- Born: 18 September 1946
- Origin: Kaniya village near Shahkot, Jalandhar, Punjab, India
- Died: 17 August 2014 (aged 67) Ludhiana
- Occupation: Singer

= Barkat Sidhu =

Barkat Sidhu (18 September 1946 – 17 August 2014) was a Sufi singer from Moga district, Punjab, India, and a fine exponent of the Patiala Gharana. Barkat was born at Kaniya village near Shahkot in Jalandhar district in 1946. In his early days, he got his musical training from his maternal uncle Niranjan Das (father of Puran Shahkoti).
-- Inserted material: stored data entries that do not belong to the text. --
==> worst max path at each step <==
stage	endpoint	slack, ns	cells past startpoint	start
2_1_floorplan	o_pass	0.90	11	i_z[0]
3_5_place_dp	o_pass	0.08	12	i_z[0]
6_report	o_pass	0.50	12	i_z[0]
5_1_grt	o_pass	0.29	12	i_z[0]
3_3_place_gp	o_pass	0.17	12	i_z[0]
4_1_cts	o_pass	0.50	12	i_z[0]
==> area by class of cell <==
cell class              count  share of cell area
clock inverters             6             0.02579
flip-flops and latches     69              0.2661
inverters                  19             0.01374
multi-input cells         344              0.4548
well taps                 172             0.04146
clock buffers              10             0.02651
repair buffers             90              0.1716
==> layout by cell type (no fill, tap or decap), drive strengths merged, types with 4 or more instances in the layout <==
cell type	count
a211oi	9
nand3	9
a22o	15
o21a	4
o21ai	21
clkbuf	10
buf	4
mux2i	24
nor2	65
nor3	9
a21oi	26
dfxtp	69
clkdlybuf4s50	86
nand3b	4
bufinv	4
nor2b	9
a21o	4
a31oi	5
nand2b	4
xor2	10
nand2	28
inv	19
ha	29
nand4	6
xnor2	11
[src/rtl/fetch_queue.sv]
// Fetch-to-decode instruction queue: circular buffer of {PC, Instr} pairs whose head
// drives the decode-stage bus; a redirect flushes every buffered entry in one cycle.
module fetch_queue #(
    parameter int unsigned DEPTH = 4,
    parameter logic [31:0] NOP   = 32'h0000_0013
) (
    input  logic                   clk,
    input  logic                   reset,
    input  logic [31:0]            InstrF,
    input  logic [31:0]            PCF,
    input  logic                   FetchValidF,
    output logic                   FetchReadyF,
    input  logic                   StallD,
    input  logic                   FlushD,
    output logic [31:0]            InstrD,
    output logic [31:0]            PCD,
    output logic [31:0]            PCPlus4D,
    output logic                   ValidD,
    output logic [$clog2(DEPTH):0] CountD
);

    localparam int unsigned PW = $clog2(DEPTH);
    localparam int unsigned CW = PW + 1;

    logic [31:0]   instr_q [DEPTH];
    logic [31:0]   pc_q    [DEPTH];
    logic [PW-1:0] rd_ptr_q, rd_ptr_d;
    logic [PW-1:0] wr_ptr_q, wr_ptr_d;
    logic [CW-1:0] count_q, count_d;
    logic          push;
    logic          pop;
    logic          head_valid;

    // Readiness and head visibility depend only on registered occupancy.
    assign head_valid  = (count_q != '0);
    assign FetchReadyF = (count_q < CW'(DEPTH));

    // Pointer and occupancy update; flush collapses the queue and beats push/pop.
    always_comb begin
        push     = FetchValidF & FetchReadyF & ~FlushD;
        pop      = head_valid & ~StallD & ~FlushD;
        rd_ptr_d = rd_ptr_q;
        wr_ptr_d = wr_ptr_q;
        count_d  = count_q;
        if (FlushD) begin
            rd_ptr_d = wr_ptr_q;
            count_d  = '0;
        end else begin
            if (push) wr_ptr_d = wr_ptr_q + PW'(1);
            if (pop)  rd_ptr_d = rd_ptr_q + PW'(1);
            case ({push, pop})
                2'b10:   count_d = count_q + CW'(1);
                2'b01:   count_d = count_q - CW'(1);
                default: count_d = count_q;
            endcase
        end
    end

    always_ff @(posedge clk) begin
        if (reset) begin
            rd_ptr_q <= '0;
            wr_ptr_q <= '0;
            count_q  <= '0;
        end else begin
            rd_ptr_q <= rd_ptr_d;
            wr_ptr_q <= wr_ptr_d;
            count_q  <= count_d;
        end
    end

    // Entry storage is never cleared; occupancy alone decides what is visible.
    always_ff @(posedge clk) begin
        if (push) begin
            instr_q[wr_ptr_q] <= InstrF;
            pc_q[wr_ptr_q]    <= PCF;
        end
    end

    always_comb begin
        ValidD   = head_valid;
        InstrD   = head_valid ? instr_q[rd_ptr_q] : NOP;
        PCD      = head_valid ? pc_q[rd_ptr_q] : 32'h0;
        PCPlus4D = head_valid ? (pc_q[rd_ptr_q] + 32'd4) : 32'h0;
        CountD   = count_q;
    end

endmodule
[config.mk]
export PLATFORM = sky130hd
export DESIGN_NAME = fetch_queue
export DESIGN_NICKNAME = d
export VERILOG_FILES = /design/src/rtl/fetch_queue.sv
export SDC_FILE = /design/constraint.sdc
export NUM_CORES = 1
export LEC_CHECK = 0
export ABC_AREA = 1
export CAP_MARGIN = 10
export CORE_MARGIN = 2
export CORE_UTILIZATION = 50
export CTS_CLUSTER_DIAMETER = 30
export DETAILED_ROUTE_END_ITERATION = 10
export PLACE_DENSITY_LB_ADDON = 0.25
export SLEW_MARGIN = 20
export SYNTH_ARGS = -nofsm -noshare
export SYNTH_HDL_FRONTEND = slang
export SYNTH_SLANG_ARGS = --single-unit
[constraint.sdc]
create_clock -name clk -period 4.1 [get_ports clk]
set_input_delay 0.41 -clock clk [delete_from_list [all_inputs] [get_ports clk]]
set_output_delay 0.41 -clock clk [all_outputs]
set_load 0.005 [all_outputs]
### Word-level counts from Yosys, hierarchy flattened

Memory sizes are Yosys's and may differ from the RTL's. A register that Yosys moved wholly into a read port is not among the register bits.
Cells that the tools add are included.

* register bits: 7
* output and inout port bits: 101
* word-level logic and storage cells: 36
* input port bits: 69
* memories kept: 2
* bits in writable memories: 256

* bitwise operators: 6
* add/subtract/negate cells: 5
* order comparisons: 1
* reduce and logical (&&, ||, !) cells: 5
* eq/ne operators: 2
* mux-type cells: 12

Memories
* instr_q: words 4, width 32, rd ports 1, clocked after memory_dff 1, wr ports 1, RTL line 25 `logic [31:0] instr_q [DEPTH];`
* pc_q: words 4, width 32, rd ports 1, clocked after memory_dff 1, wr ports 1, RTL line 26 `logic [31:0] pc_q [DEPTH];`

Operators by type and width (number)
* 32-bit two-way mux: 3
* 32-bit by 3-bit adder with 32-bit output, second input constant: 1
* 2-bit two-way mux: 6
* 3-bit one-hot mux with 2 select lines: 1
* 2-bit by 1-bit adder with 2-bit output, second input constant: 2
* 1-bit AND: 4
* 2-bit nonzero test: 2
* 3-bit by 1-bit adder with 3-bit output, second input constant: 1
* 3-bit < comparator, second input constant: 1
* 3-bit nonzero test: 1
* 3-bit by 1-bit subtractor with 3-bit output, second input constant: 1
* 2-bit by 1-bit equality test with 1-bit output, second input constant: 1
* 2-bit equality test, second input constant: 1
* 1-bit two-way mux: 2
* 1-bit inverter: 2
* 2-bit AND reduction: 1
* 2-bit OR reduction: 1

### Longest topological paths before layout

* depth in word-level cells: 7
* depth in mapped cells: 16

### Worst setup path after synthesis

No wires, ideal clock.

* kind: input to register
* start point: input port FlushD
* end point: memory instr_q[0][0] (enable)
* arrival time: 3412 ps
* required time: 3613 ps
* path buffers: 0
* setup time: 487 ps
* stages: 3
* slack: 201 ps
* path through: inv_1 nand3_1 nor2_1

* longest elaborated chain between the ends: 4

Ends and longest elaborated chain
* start: declaration: RTL line 14 `input logic FlushD,`
* 1-bit inverter (no source line)
* 1-bit AND: RTL line 40 `push = FetchValidF & FetchReadyF & ~FlushD;`
* 1-bit two-way mux: RTL line 73 `if (push) begin`
* 1-bit two-way mux (not written as such): RTL line 74 `instr_q[wr_ptr_q] <= InstrF;`
* end: declaration: RTL line 25

Every way passes these cells.

==> impl_metrics.ini <==
[run_status]
outcome = complete, no violations

[route]
viasPerCell = 5.28
wl_per_cell_um = 17.1
vias = 9365
wl_mm = 30.2
dr.pass1.iters = 8
dr.first_iter.drc_count = 713
drcViolationCount = 0
ant_nets = 0

[sta]
hold_viol_final = 0
max_freq_ghz = 0.254
worst_pin_slew_ns = 1.06
max_slew_margin = 0.290
period_needed_ns = 3.93
final-setup-viol-count = 0
period_share = 0.959
whs_ns = 0.481
fin_skew_ns = 0.0156
drv_slew = 0
grt_setup_unrepaired = false
tns_ns = 0

[cts]
h-tree-depth = 2
clock_latency_ns = 0.56
clkSinkCount = 265
cts_hold_buf = 0
cts_root_buf = clkbuf_16
numCtsBuffers = 51
cts.path.max_buffers = 3
path_clk_slew_ns = 0.05
cts_tree = done

[yosys]
synth_top_cell_area_share = 0.636
synth.most_common_cell = nand2_1
synth.net_count = 1311
synth_common_cells = nand2_1, edfxtp_1, nor2_1
syn_area_sq_mm = 0.0121
synth_top_cell_by_area = edfxtp_1
async_reset_ff_frac = 0
yosysWarnings = 0
synth_ff_type = edfxtp_1
synth-seq-cells = 265
netlist_instances = 1235
ys_types = 30
synth_edf_count = 256
seq_area_frac_synth = 0.651
synth.avg_cell_area_sq_um = 9.79
yosys-top-cells-area = edfxtp_1, nand2_1, nor2_1, o21ai_0, nand3_1

[setup_path]
reg2reg_slack_ns = 1.64
cpMaxStageDelayCell = dfxtp_4
crit_arrival_ns = 3.52
cp.required_ns = 3.69
crit_type = reg2out
critPathCaptureType = output port
worst_setup_path_start_kind = flip-flop
path_cells = inv_2 -> buf_4 -> nand3_1 -> nand2_1 -> nor2_1 -> nand2_1 -> nor2_1 -> nand3_1 -> nand2_1 -> nand2_1 -> nor2_1 -> clkdlybuf4s50_1
crit_path_frequent_cell = nand2_1
slowest_delay_ns = 0.58
path_max_fanout = 31

[floorplanning]
io_pins = 170
coreArea_sq_mm = 0.0236
die_h_um = 159
rows = 56
start_util = 0.512
die_width_um = 159
dieArea_sq_mm = 0.0254

[global_route]
grt_pass1_wl_mm = 47.1
grt_pass1_vias = 9024
grt_start_max_net_pins = 69
grt_util_all_layers = 0.233
grt_overflow = 0
antenna_found_initial = 1

[power_and_ir_drop]
powerDensity_mw_per_mm2 = 504
leakagePower_uw = 0.00595
ir_drop_mv = 0.421

[placement]
hpwlAfterDp_mm = 18.8
portBuffers = 169
gp_congestion = 0.900

[final_layout]
nets = 1491
nFillCells = 1861
layout-drive-gt1-share = 0.0893
final_util = 0.672
antennaDiodeCount = 0
area_growth_pct = 31.3

[job]
drv_cap = 0

[min_path]
hp-class = in2reg
-- report_power, final --
group	switching (uW)	leakage [uW]	internal (uW)
registers	25.6	0.00240	3050
clock network	1370	0.000854	2830
logic	446	0.00270	282
-- state kept, by name, summed over array words and instances (netlist names), named ones only --
signal    flops
instr_q     128
CountD        3
pc_q        128
rd_ptr_q      2
wr_ptr_q      2
-- metal layers --
layer,share of wire,track usage,vias to the layer above
met2,0.48,0.392,351
met5,0.00043,0,-
met3,0.078,0.0573,55
met1,0.42,0.296,4419
met4,0.023,0.0826,2
li1,-,-,4538
-- area by class of cell --
| type | count | area, sq um | share of cell area |
|---|---|---|---|
| Sequential cell | 265 | 7880 | 0.496 |
| Clock buffer | 61 | 1380 | 0.0866 |
| Tap cell | 319 | 399 | 0.0251 |
| Clock inverter | 32 | 403 | 0.0254 |
| Timing Repair Buffer | 187 | 1900 | 0.119 |
| Inverter | 47 | 184 | 0.0116 |
| Multi-Input combinational cell | 863 | 3740 | 0.236 |
-- cells in the final DEF, fill, tap and decap left out, types with 2 or more instances in the layout --
master	Yosys	final
nor2_2	12	12
edfxtp_1	256	256
clkbuf_8	0	4
nor3_1	7	6
o21ai_1	2	2
nand2_1	356	356
inv_1	45	45
clkinv_2	0	6
buf_4	9	10
clkinv_1	0	6
nor2_1	244	240
a21oi_1	53	53
buf_6	7	3
clkinvlp_4	0	5
clkdlybuf4s50_1	0	169
o21ai_0	83	83
ha_1	6	6
and2_1	2	2
nand2_2	5	5
nand3_1	79	79
clkinv_4	0	5
o311ai_0	3	3
dfxtp_1	9	7
clkbuf_1	22	5
clkbuf_16	0	52
bufinv_16	0	7
dfxtp_4	0	2
o211ai_1	2	2
buf_12	0	4
nor2_4	3	7
-- per-stage QoR --
stage / cells / instance area (sq um) / power [uW] / setup WS, ns
after detailed placement: 1680 / 14100 / 3840 / 0.735
after global routing: 1774 / 15900 / 8260 / 0.00272
after CTS: 1773 / 15800 / 8040 / 0.138
final: 1774 / 15900 / 8000 / 0.169
after global placement: 1680 / 14100 / 3830 / 0.767
after floorplan: 1235 / 12100 / 3510 / 0.201
-- final timing paths --
path                                      end  depth (start not counted)  startpoint
worst min-delay path            instr_q[3][5]                          1   InstrF[5]
worst max register to register      CountD[1]                          7   CountD[1]
worst max-delay path             PCPlus4D[23]                         12   flip-flop
worst min register to register      CountD[0]                          2   CountD[0]
-- critical path: cells and delay by family (launching register included) --
kind                   cells  cell delay, ns
buffers and inverters      3            1.13
flip-flops                 1            0.58
AND/OR/NAND/NOR            9            1.25
-- cells by family (layout without fill, tap and decap cells) --
group | after synthesis | after routing | synth area share
xor+xnor | 1 | 1 | 0.000725
compound gates | 146 | 146 | 0.0625
fa+ha+maj | 7 | 7 | 0.00787
buf+inv | 107 | 327 | 0.0425
simple gates | 709 | 709 | 0.235
flops | 265 | 265 | 0.651
-- timing repair --
| item | 4_1_cts | 5_1_grt |
|---|---|---|
| gates resized for setup | 0 | 4 |
| buffers inserted | 0 | 1 |
| setup endpoints to repair | 0 | 18 |
Note: power is estimated with default switching activity, not from simulation.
He then became disciple of Pandit Kesar Chand Narang and learnt Indian classical music.

==Discography==

- Deedar Mahi Da
- Har Surat Vich Tu
- Rom Rom Vich Tu
- The best of Barkat Sidhu

===Gabu Schalabi===
- Alif Allah
- Dekho Ni Ki Kar Gaya Mahi
- Uth Gaye Gawandon Yaar- the year of the supernatural

==Death==
Barkat Sidhu died of cancer in a hospital in Ludhiana on 17 August 2014. Punjab Chief Minister Parkash Singh Badal had directed the authorities of the private hospital in Ludhiana, where Barkat was admitted, to provide him treatment at free of cost. He died in the presence of his friends and family.